Imagen de Albrecht Fietz en Pixabay

Cultivar en el mar ya es posible

En solo dos años podríamos sembrar arroz en otros mares

El llamado «Chef del mar», Ángel León nos lleva al siguiente nivel en innovación culinaria. Tras su apuesta por los pescados de descarte, convertir el plancton en un ingrediente para consumo humano, la integración de partículas luminiscentes en sus platos, su cerveza con plancton y toda una gama de embutidos marinos, Ángel nos propone el siguiente reto que va más allá de la cocina

Siempre buscando algo mas allá su última aportación trasciende lo culinario y podría asegurarle un lugar en los libros de Historia. Junto al equipo de cocineros y biólogos marinos que forman la tripulación de su restaurante Aponiente Ángel ha logrado por primera vez un cultivo de un cereal marino llamado «zostera». Este cereal tiene enormes propiedades nutritivas y podría revolucionar la alimentación humana y ser un potente aliado en el cambio climático.

La revista ‘Time’ le acaba de dedicar un extenso reportaje y organizaciones humanitarias de todo el mundo ya han empezado a contactar con el.

El equipo de Ángel lleva años trabajando en ese sueño de que podían existir frutas, tubérculos u otras formas de alimento en el mar aparte del cereal.

Ángel piensa que si a este proyecto se le ponen recursos podemos soñar incluso con huertas submarinas en un periodo de tiempo no muy largo. Con la repercusión actual espera que lleguen marcas, entidades o instituciones a ayudar y proporcionar el soporte necesario para un proyecto que está aún en fase de maduración y que de momento cuenta con el beneplácito de la FAO.

Desde la organización de las Naciones Unidas para la Alimentación confirmaron que estábamos ante un producto que todavía no se había entendido como alimento y que era la primera vez que se intentaba cultivar. Las posibilidades que se abren son enormes. Si a este descubrimiento de una graminea submarina se le ponen recursos podemos soñar con cultivar bajo el mar otros productos, incluso con huertas submarinas.

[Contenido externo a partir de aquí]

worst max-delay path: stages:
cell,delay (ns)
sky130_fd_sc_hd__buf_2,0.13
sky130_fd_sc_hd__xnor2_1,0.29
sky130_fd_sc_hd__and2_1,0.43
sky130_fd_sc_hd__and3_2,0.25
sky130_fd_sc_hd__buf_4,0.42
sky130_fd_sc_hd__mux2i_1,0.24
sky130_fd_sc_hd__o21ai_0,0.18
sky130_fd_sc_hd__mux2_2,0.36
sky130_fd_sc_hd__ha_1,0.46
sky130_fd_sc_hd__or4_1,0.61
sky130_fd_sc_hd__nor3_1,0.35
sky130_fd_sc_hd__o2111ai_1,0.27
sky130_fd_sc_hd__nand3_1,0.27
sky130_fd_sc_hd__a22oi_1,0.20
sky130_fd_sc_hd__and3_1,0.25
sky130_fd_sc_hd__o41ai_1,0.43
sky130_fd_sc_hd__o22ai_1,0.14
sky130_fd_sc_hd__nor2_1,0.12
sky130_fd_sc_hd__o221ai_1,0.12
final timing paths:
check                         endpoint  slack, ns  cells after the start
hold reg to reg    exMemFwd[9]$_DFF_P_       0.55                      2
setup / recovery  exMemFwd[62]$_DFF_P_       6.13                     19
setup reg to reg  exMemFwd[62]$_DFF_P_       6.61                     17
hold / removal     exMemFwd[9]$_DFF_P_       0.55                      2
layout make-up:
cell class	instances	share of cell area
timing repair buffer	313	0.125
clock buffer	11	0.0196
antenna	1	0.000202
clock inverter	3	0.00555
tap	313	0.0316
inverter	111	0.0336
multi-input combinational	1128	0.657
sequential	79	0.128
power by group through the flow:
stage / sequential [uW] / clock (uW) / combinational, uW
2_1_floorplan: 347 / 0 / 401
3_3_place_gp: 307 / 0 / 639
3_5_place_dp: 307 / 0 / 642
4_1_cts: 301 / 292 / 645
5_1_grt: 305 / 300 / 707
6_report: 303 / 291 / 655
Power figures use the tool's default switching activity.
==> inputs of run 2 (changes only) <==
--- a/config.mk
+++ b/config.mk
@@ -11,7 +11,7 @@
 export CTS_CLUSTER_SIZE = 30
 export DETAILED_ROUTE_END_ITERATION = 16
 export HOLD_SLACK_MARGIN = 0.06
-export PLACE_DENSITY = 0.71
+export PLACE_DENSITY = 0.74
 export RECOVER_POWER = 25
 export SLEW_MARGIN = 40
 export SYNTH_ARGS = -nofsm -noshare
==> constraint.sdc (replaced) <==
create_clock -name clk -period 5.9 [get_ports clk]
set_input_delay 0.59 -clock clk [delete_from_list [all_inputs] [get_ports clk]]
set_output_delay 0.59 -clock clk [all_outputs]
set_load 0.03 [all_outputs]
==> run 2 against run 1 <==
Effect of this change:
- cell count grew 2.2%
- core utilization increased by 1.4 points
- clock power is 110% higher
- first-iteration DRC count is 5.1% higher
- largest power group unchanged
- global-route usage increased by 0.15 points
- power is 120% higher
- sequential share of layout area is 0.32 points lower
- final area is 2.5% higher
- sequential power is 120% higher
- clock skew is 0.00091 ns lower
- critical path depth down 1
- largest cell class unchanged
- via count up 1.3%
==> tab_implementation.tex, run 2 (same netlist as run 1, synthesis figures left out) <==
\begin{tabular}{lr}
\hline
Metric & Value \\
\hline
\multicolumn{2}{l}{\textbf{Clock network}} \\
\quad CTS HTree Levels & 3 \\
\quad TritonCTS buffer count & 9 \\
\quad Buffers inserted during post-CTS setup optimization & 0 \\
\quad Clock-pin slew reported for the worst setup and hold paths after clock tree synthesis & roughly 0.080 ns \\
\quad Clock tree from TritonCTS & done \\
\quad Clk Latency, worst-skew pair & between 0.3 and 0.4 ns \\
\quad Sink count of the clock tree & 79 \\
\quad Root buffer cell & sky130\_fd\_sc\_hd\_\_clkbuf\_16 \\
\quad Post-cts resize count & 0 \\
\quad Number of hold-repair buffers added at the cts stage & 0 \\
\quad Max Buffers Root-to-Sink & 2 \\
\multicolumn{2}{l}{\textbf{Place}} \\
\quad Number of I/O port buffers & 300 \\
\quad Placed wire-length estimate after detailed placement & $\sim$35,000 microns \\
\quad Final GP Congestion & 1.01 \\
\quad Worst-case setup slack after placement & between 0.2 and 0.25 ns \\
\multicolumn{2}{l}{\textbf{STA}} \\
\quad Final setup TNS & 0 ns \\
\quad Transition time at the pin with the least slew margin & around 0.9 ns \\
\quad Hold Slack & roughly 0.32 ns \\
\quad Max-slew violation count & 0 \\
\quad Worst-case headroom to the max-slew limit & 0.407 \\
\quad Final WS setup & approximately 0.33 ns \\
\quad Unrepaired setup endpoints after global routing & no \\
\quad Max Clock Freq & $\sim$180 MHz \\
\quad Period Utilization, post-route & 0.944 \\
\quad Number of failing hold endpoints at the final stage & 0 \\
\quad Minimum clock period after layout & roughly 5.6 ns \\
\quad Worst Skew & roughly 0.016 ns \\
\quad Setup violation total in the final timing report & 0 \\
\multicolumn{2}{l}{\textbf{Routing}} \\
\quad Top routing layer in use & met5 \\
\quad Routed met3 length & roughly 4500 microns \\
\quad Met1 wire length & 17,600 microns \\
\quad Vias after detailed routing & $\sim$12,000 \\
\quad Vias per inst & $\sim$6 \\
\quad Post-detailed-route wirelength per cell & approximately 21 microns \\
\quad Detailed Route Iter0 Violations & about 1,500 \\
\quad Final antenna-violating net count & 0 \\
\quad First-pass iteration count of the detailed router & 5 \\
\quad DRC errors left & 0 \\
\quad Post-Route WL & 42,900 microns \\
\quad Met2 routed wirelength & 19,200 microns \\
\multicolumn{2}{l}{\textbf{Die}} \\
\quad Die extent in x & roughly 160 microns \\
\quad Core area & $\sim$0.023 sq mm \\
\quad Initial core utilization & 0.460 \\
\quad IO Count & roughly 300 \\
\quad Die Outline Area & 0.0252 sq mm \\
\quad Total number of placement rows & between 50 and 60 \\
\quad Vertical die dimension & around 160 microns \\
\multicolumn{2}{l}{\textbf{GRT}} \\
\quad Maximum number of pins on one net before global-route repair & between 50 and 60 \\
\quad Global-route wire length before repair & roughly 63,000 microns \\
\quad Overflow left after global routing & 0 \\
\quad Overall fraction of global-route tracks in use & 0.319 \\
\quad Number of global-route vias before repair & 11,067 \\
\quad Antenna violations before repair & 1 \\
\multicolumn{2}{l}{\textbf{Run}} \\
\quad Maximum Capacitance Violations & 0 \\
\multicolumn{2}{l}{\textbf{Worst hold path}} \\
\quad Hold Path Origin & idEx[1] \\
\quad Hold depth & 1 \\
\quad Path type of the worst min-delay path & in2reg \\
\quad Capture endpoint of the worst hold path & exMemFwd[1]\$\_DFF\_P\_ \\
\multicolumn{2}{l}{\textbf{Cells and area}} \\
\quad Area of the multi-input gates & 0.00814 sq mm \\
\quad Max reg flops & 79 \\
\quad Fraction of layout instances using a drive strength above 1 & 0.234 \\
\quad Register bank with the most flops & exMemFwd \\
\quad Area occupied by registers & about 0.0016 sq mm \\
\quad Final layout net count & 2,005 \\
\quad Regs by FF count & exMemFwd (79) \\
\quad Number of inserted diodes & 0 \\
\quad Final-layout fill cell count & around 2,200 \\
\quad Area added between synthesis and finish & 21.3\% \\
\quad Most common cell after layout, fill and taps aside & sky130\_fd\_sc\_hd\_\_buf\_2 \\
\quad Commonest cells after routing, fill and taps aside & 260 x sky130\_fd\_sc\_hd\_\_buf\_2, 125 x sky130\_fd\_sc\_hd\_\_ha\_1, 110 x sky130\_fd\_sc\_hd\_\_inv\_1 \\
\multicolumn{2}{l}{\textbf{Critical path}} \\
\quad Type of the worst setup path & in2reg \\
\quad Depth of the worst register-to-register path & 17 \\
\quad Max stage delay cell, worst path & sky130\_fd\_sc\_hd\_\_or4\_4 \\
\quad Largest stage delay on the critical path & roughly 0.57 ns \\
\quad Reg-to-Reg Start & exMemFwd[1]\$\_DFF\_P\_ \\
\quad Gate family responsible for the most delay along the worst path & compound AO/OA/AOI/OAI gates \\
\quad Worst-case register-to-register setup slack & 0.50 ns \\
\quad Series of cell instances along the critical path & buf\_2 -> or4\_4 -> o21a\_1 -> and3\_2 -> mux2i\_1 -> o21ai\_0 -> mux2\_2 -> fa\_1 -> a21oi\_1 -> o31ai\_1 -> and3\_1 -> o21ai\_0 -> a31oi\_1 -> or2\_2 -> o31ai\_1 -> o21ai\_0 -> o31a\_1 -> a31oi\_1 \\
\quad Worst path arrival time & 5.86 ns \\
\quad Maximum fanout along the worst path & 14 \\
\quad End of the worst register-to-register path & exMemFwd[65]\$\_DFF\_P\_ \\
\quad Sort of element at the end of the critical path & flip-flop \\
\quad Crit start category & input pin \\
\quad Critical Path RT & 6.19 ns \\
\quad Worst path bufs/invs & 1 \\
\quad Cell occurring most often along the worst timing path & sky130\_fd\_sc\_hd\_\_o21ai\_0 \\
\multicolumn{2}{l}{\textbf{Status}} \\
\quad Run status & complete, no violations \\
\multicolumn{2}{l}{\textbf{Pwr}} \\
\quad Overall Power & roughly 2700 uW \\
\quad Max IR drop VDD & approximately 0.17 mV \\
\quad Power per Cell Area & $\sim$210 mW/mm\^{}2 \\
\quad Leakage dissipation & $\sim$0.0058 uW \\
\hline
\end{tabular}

El proyecto está todavía en una fase de investigación y desarrollo, pero es posible que en dos años pueda haber un banco de semillas en El Puerto de Santa María con capacidad para sembrar en otras partes del mundo.

No será una agricultura cara, no necesita agua dulce, ni fertilizantes y se espera obtener un rendimiento de 4500 kilos por hectárea trabajando con un grano totalmente natural. Cuando se puedan seleccionar semillas los rendimientos serán mucho mayores.

La zostera frente a otros de cereales es comparable con el arroz, con el que tiene un ciclo de crecimiento similar, de unos nueve meses, pero con otros matices y otra textura. Podríamos decir que es un híbrido entre el arroz y la quinoa. No tiene gluten, tiene muchas proteínas y estamos hablando del primer cereal con omega tres, así que a nivel nutricional es una auténtica oportunidad.

En cuanto a su preparación se puede hacer con él todo lo que se puede hacer con el arroz, comer el grano entero o pelado, hacer harinas, pastas o cualquier otro derivado. Tiene dos minutos más de cocción que un arroz normal.

Angel espera, a partir de septiembre de este año, tener una cosecha de unos 22.000 kilos de zostera y planea meterse en la cocina a crear algún gran plato para Aponiente.

El proceso ha sido complicado, se han perdido cosechas por cambios de temperatura en el Estrecho, ha habido que entender lo que necesitaba la planta en el medio donde la poníamos, cuál es el flujo de marea que quería, la corriente perfecta, la luz y la temperatura que necesita.

Aparte de los beneficios culinarios, a nivel ecológico la planta es un ecosistema sonde desovan muchas especies de pescados, asienta el terreno y aporta una cantidad de oxígeno al medio impresionante que puede servir para luchar contra el cambio climático. Estas plantaciones ofrecerán una alternativa económica a zonas de costa degradadas. En Andalucía hay 200 kilómetros de marismas abandonadas que podrían tener una nueva vida gracias a la agricultura submarina.

Todo esto supone un cambio en Aponiente en el futuro Ángel espera que no sea un restaurante, salir de lo que la gente espera y ser un lugar para dejarse llevar, según el, «La palabra experiencia está muy quemada, me gustaría que la gente viniera a Aponiente a aprender a mirar a la naturaleza con hambre, a aprovechar el verdadero lujo del siglo XXI, que es la Naturaleza».